Dataset entries:
○ ○ ○ ○ ○
**src/rtl/trap_sequencer_pkg.sv**
```systemverilog
// Shared types and constants for the ECALL/MRET trap sequencer.
// Holds the FSM state encoding, the request kind, the machine-mode CSR
// addresses written during trap entry and the mcause values used.
package trap_pkg;

    // Sequencer states; IDLE must stay at zero so reset decodes to all-quiet outputs.
    typedef enum logic [2:0] {
        S_IDLE       = 3'd0,
        S_DRAIN      = 3'd1,
        S_SAVE_EPC   = 3'd2,
        S_SAVE_CAUSE = 3'd3,
        S_REDIRECT   = 3'd4
    } state_t;

    // Interrupts travel the ECALL path, so two kinds are enough.
    typedef enum logic {
        KIND_ECALL = 1'b0,
        KIND_MRET  = 1'b1
    } kind_t;

    localparam logic [11:0] CSR_MEPC   = 12'h341;
    localparam logic [11:0] CSR_MCAUSE = 12'h342;

    localparam logic [31:0] CAUSE_ECALL_M  = 32'd11;
    localparam logic [31:0] CAUSE_MEXT_IRQ = 32'h8000_000B;

    // Where the sequence continues once the pipeline has drained:
    // trap entry saves state first, a return goes straight to the redirect.
    function automatic state_t post_drain_state(input kind_t kind);
        return (kind == KIND_ECALL) ? S_SAVE_EPC : S_REDIRECT;
    endfunction

endpackage

```
**src/rtl/trap_sequencer.sv**
```systemverilog
// trap_sequencer: multi-cycle controller for ECALL / MRET around a 5-stage pipe.
// Accepts a request from decode, stalls and flushes the front end while older
// instructions retire, saves mepc/mcause for trap entry, then redirects the PC.
// Optional build macro: TRAP_IRQ_EN adds irq_in/irq_mie inputs and an id_kill
// output so an external interrupt can be taken on the decode-stage instruction.
module trap_sequencer
    import trap_pkg::*;
#(
    parameter int DRAIN_CYCLES = 3,
    parameter int XLEN         = 32
) (
    input  logic            clk,
    input  logic            rst,
    input  logic            id_valid,
    input  logic [XLEN-1:0] id_pc,
    input  logic            ecall_flag,
    input  logic            mret_flag,
    input  logic            stall_in,
    input  logic [XLEN-1:0] mtvec,
    input  logic [XLEN-1:0] mepc,
`ifdef TRAP_IRQ_EN
    input  logic            irq_in,
    input  logic            irq_mie,
    output logic            id_kill,
`endif
    output logic            trap_stall,
    output logic            trap_flush,
    output logic            csr_we,
    output logic [11:0]     csr_waddr,
    output logic [XLEN-1:0] csr_wdata,
    output logic            pc_redirect,
    output logic [XLEN-1:0] pc_target,
    output logic            busy
);

    // The counter must hold DRAIN_CYCLES-1; keep at least one bit so D=0 still elaborates.
    localparam int CNT_W = (DRAIN_CYCLES < 1) ? 1 : $clog2(DRAIN_CYCLES + 1);
    localparam logic [CNT_W-1:0] CNT_INIT =
        (DRAIN_CYCLES > 0) ? CNT_W'(DRAIN_CYCLES - 1) : '0;

    state_t            state_q, state_d;
    logic [CNT_W-1:0]  cnt_q, cnt_d;
    logic [XLEN-1:0]   epc_q, epc_d;
    logic [XLEN-1:0]   cause_q, cause_d;
    kind_t             kind_q, kind_d;

    logic              accept_irq;
    logic              accept_sw;
    logic              in_idle;

    // Low PC bits are forced to zero in the redirect target; they are read nowhere else.
    logic              unused_pc_lsbs;
    assign unused_pc_lsbs = ^{mtvec[1:0], mepc[1:0]};

    assign in_idle = (state_q == S_IDLE);

    // A software request waits for the load-use stall to clear before it is taken.
    assign accept_sw = in_idle && id_valid && !stall_in && (ecall_flag || mret_flag);

`ifdef TRAP_IRQ_EN
    // Interrupts win over ECALL/MRET and ignore stall_in: the ID instruction is killed anyway.
    assign accept_irq = in_idle && id_valid && irq_in && irq_mie;
    // Combinational so the killed instruction never reaches EX; quiet while reset is held.
    assign id_kill    = accept_irq && !rst;
`else
    assign accept_irq = 1'b0;
`endif

    // Next-state, drain counter and captured request context.
    always_comb begin
        state_d = state_q;
        cnt_d   = cnt_q;
        epc_d   = epc_q;
        cause_d = cause_q;
        kind_d  = kind_q;
        unique case (state_q)
            S_IDLE: begin
                if (accept_irq) begin
                    epc_d   = id_pc;
                    cause_d = XLEN'(CAUSE_MEXT_IRQ);
                    kind_d  = KIND_ECALL;
                    cnt_d   = CNT_INIT;
                    state_d = (DRAIN_CYCLES == 0) ? post_drain_state(KIND_ECALL) : S_DRAIN;
                end else if (accept_sw) begin
                    epc_d   = id_pc;
                    cause_d = XLEN'(CAUSE_ECALL_M);
                    // ECALL has priority when decode flags both.
                    kind_d  = ecall_flag ? KIND_ECALL : KIND_MRET;
                    cnt_d   = CNT_INIT;
                    state_d = (DRAIN_CYCLES == 0)
                              ? post_drain_state(ecall_flag ? KIND_ECALL : KIND_MRET)
                              : S_DRAIN;
                end
            end
            S_DRAIN: begin
                if (cnt_q == '0) begin
                    state_d = post_drain_state(kind_q);
                end else begin
                    cnt_d = cnt_q - CNT_W'(1);
                end
            end
            S_SAVE_EPC:   state_d = S_SAVE_CAUSE;
            S_SAVE_CAUSE: state_d = S_REDIRECT;
            S_REDIRECT:   state_d = S_IDLE;
            default:      state_d = S_IDLE;
        endcase
    end

    // State and context registers; reset abandons any sequence in flight.
    always_ff @(posedge clk or posedge rst) begin
        if (rst) begin
            state_q <= S_IDLE;
            cnt_q   <= '0;
            epc_q   <= '0;
            cause_q <= '0;
            kind_q  <= KIND_ECALL;
        end else begin
            state_q <= state_d;
            cnt_q   <= cnt_d;
            epc_q   <= epc_d;
            cause_q <= cause_d;
            kind_q  <= kind_d;
        end
    end

    // Moore output decode; address/data/target buses stay zero unless their strobe is high.
    always_comb begin
        trap_stall  = 1'b0;
        trap_flush  = 1'b0;
        busy        = 1'b0;
        csr_we      = 1'b0;
        csr_waddr   = '0;
        csr_wdata   = '0;
        pc_redirect = 1'b0;
        pc_target   = '0;
        unique case (state_q)
            S_IDLE: begin
            end
            S_DRAIN: begin
                trap_stall = 1'b1;
                trap_flush = 1'b1;
                busy       = 1'b1;
            end
            S_SAVE_EPC: begin
                trap_stall = 1'b1;
                trap_flush = 1'b1;
                busy       = 1'b1;
                csr_we     = 1'b1;
                csr_waddr  = CSR_MEPC;
                csr_wdata  = epc_q;
            end
            S_SAVE_CAUSE: begin
                trap_stall = 1'b1;
                trap_flush = 1'b1;
                busy       = 1'b1;
                csr_we     = 1'b1;
                csr_waddr  = CSR_MCAUSE;
                csr_wdata  = cause_q;
            end
            S_REDIRECT: begin
                trap_stall  = 1'b1;
                trap_flush  = 1'b1;
                busy        = 1'b1;
                pc_redirect = 1'b1;
                // Sampled live so an mepc written during SAVE_EPC is seen by a later MRET.
                pc_target   = (kind_q == KIND_ECALL) ? {mtvec[XLEN-1:2], 2'b00}
                                                     : {mepc[XLEN-1:2], 2'b00};
            end
            default: begin
            end
        endcase
    end

endmodule
```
○ ○ ○ ○ ○
_EXERCISE PROMPT_: Each of the entries must be written out again exactly.

_RESPONSE TO THE TASK_:
**src/rtl/trap_sequencer_pkg.sv**
```systemverilog
// Shared types and constants for the ECALL/MRET trap sequencer.
// Holds the FSM state encoding, the request kind, the machine-mode CSR
// addresses written during trap entry and the mcause values used.
package trap_pkg;

    // Sequencer states; IDLE must stay at zero so reset decodes to all-quiet outputs.
    typedef enum logic [2:0] {
        S_IDLE       = 3'd0,
        S_DRAIN      = 3'd1,
        S_SAVE_EPC   = 3'd2,
        S_SAVE_CAUSE = 3'd3,
        S_REDIRECT   = 3'd4
    } state_t;

    // Interrupts travel the ECALL path, so two kinds are enough.
    typedef enum logic {
        KIND_ECALL = 1'b0,
        KIND_MRET  = 1'b1
    } kind_t;

    localparam logic [11:0] CSR_MEPC   = 12'h341;
    localparam logic [11:0] CSR_MCAUSE = 12'h342;

    localparam logic [31:0] CAUSE_ECALL_M  = 32'd11;
    localparam logic [31:0] CAUSE_MEXT_IRQ = 32'h8000_000B;

    // Where the sequence continues once the pipeline has drained:
    // trap entry saves state first, a return goes straight to the redirect.
    function automatic state_t post_drain_state(input kind_t kind);
        return (kind == KIND_ECALL) ? S_SAVE_EPC : S_REDIRECT;
    endfunction

endpackage

```
**src/rtl/trap_sequencer.sv**
```systemverilog
// trap_sequencer: multi-cycle controller for ECALL / MRET around a 5-stage pipe.
// Accepts a request from decode, stalls and flushes the front end while older
// instructions retire, saves mepc/mcause for trap entry, then redirects the PC.
// Optional build macro: TRAP_IRQ_EN adds irq_in/irq_mie inputs and an id_kill
// output so an external interrupt can be taken on the decode-stage instruction.
module trap_sequencer
    import trap_pkg::*;
#(
    parameter int DRAIN_CYCLES = 3,
    parameter int XLEN         = 32
) (
    input  logic            clk,
    input  logic            rst,
    input  logic            id_valid,
    input  logic [XLEN-1:0] id_pc,
    input  logic            ecall_flag,
    input  logic            mret_flag,
    input  logic            stall_in,
    input  logic [XLEN-1:0] mtvec,
    input  logic [XLEN-1:0] mepc,
`ifdef TRAP_IRQ_EN
    input  logic            irq_in,
    input  logic            irq_mie,
    output logic            id_kill,
`endif
    output logic            trap_stall,
    output logic            trap_flush,
    output logic            csr_we,
    output logic [11:0]     csr_waddr,
    output logic [XLEN-1:0] csr_wdata,
    output logic            pc_redirect,
    output logic [XLEN-1:0] pc_target,
    output logic            busy
);

    // The counter must hold DRAIN_CYCLES-1; keep at least one bit so D=0 still elaborates.
    localparam int CNT_W = (DRAIN_CYCLES < 1) ? 1 : $clog2(DRAIN_CYCLES + 1);
    localparam logic [CNT_W-1:0] CNT_INIT =
        (DRAIN_CYCLES > 0) ? CNT_W'(DRAIN_CYCLES - 1) : '0;

    state_t            state_q, state_d;
    logic [CNT_W-1:0]  cnt_q, cnt_d;
    logic [XLEN-1:0]   epc_q, epc_d;
    logic [XLEN-1:0]   cause_q, cause_d;
    kind_t             kind_q, kind_d;

    logic              accept_irq;
    logic              accept_sw;
    logic              in_idle;

    // Low PC bits are forced to zero in the redirect target; they are read nowhere else.
    logic              unused_pc_lsbs;
    assign unused_pc_lsbs = ^{mtvec[1:0], mepc[1:0]};

    assign in_idle = (state_q == S_IDLE);

    // A software request waits for the load-use stall to clear before it is taken.
    assign accept_sw = in_idle && id_valid && !stall_in && (ecall_flag || mret_flag);

`ifdef TRAP_IRQ_EN
    // Interrupts win over ECALL/MRET and ignore stall_in: the ID instruction is killed anyway.
    assign accept_irq = in_idle && id_valid && irq_in && irq_mie;
    // Combinational so the killed instruction never reaches EX; quiet while reset is held.
    assign id_kill    = accept_irq && !rst;
`else
    assign accept_irq = 1'b0;
`endif

    // Next-state, drain counter and captured request context.
    always_comb begin
        state_d = state_q;
        cnt_d   = cnt_q;
        epc_d   = epc_q;
        cause_d = cause_q;
        kind_d  = kind_q;
        unique case (state_q)
            S_IDLE: begin
                if (accept_irq) begin
                    epc_d   = id_pc;
                    cause_d = XLEN'(CAUSE_MEXT_IRQ);
                    kind_d  = KIND_ECALL;
                    cnt_d   = CNT_INIT;
                    state_d = (DRAIN_CYCLES == 0) ? post_drain_state(KIND_ECALL) : S_DRAIN;
                end else if (accept_sw) begin
                    epc_d   = id_pc;
                    cause_d = XLEN'(CAUSE_ECALL_M);
                    // ECALL has priority when decode flags both.
                    kind_d  = ecall_flag ? KIND_ECALL : KIND_MRET;
                    cnt_d   = CNT_INIT;
                    state_d = (DRAIN_CYCLES == 0)
                              ? post_drain_state(ecall_flag ? KIND_ECALL : KIND_MRET)
                              : S_DRAIN;
                end
            end
            S_DRAIN: begin
                if (cnt_q == '0) begin
                    state_d = post_drain_state(kind_q);
                end else begin
                    cnt_d = cnt_q - CNT_W'(1);
                end
            end
            S_SAVE_EPC:   state_d = S_SAVE_CAUSE;
            S_SAVE_CAUSE: state_d = S_REDIRECT;
            S_REDIRECT:   state_d = S_IDLE;
            default:      state_d = S_IDLE;
        endcase
    end

    // State and context registers; reset abandons any sequence in flight.
    always_ff @(posedge clk or posedge rst) begin
        if (rst) begin
            state_q <= S_IDLE;
            cnt_q   <= '0;
            epc_q   <= '0;
            cause_q <= '0;
            kind_q  <= KIND_ECALL;
        end else begin
            state_q <= state_d;
            cnt_q   <= cnt_d;
            epc_q   <= epc_d;
            cause_q <= cause_d;
            kind_q  <= kind_d;
        end
    end

    // Moore output decode; address/data/target buses stay zero unless their strobe is high.
    always_comb begin
        trap_stall  = 1'b0;
        trap_flush  = 1'b0;
        busy        = 1'b0;
        csr_we      = 1'b0;
        csr_waddr   = '0;
        csr_wdata   = '0;
        pc_redirect = 1'b0;
        pc_target   = '0;
        unique case (state_q)
            S_IDLE: begin
            end
            S_DRAIN: begin
                trap_stall = 1'b1;
                trap_flush = 1'b1;
                busy       = 1'b1;
            end
            S_SAVE_EPC: begin
                trap_stall = 1'b1;
                trap_flush = 1'b1;
                busy       = 1'b1;
                csr_we     = 1'b1;
                csr_waddr  = CSR_MEPC;
                csr_wdata  = epc_q;
            end
            S_SAVE_CAUSE: begin
                trap_stall = 1'b1;
                trap_flush = 1'b1;
                busy       = 1'b1;
                csr_we     = 1'b1;
                csr_waddr  = CSR_MCAUSE;
                csr_wdata  = cause_q;
            end
            S_REDIRECT: begin
                trap_stall  = 1'b1;
                trap_flush  = 1'b1;
                busy        = 1'b1;
                pc_redirect = 1'b1;
                // Sampled live so an mepc written during SAVE_EPC is seen by a later MRET.
                pc_target   = (kind_q == KIND_ECALL) ? {mtvec[XLEN-1:2], 2'b00}
                                                     : {mepc[XLEN-1:2], 2'b00};
            end
            default: begin
            end
        endcase
    end

endmodule
```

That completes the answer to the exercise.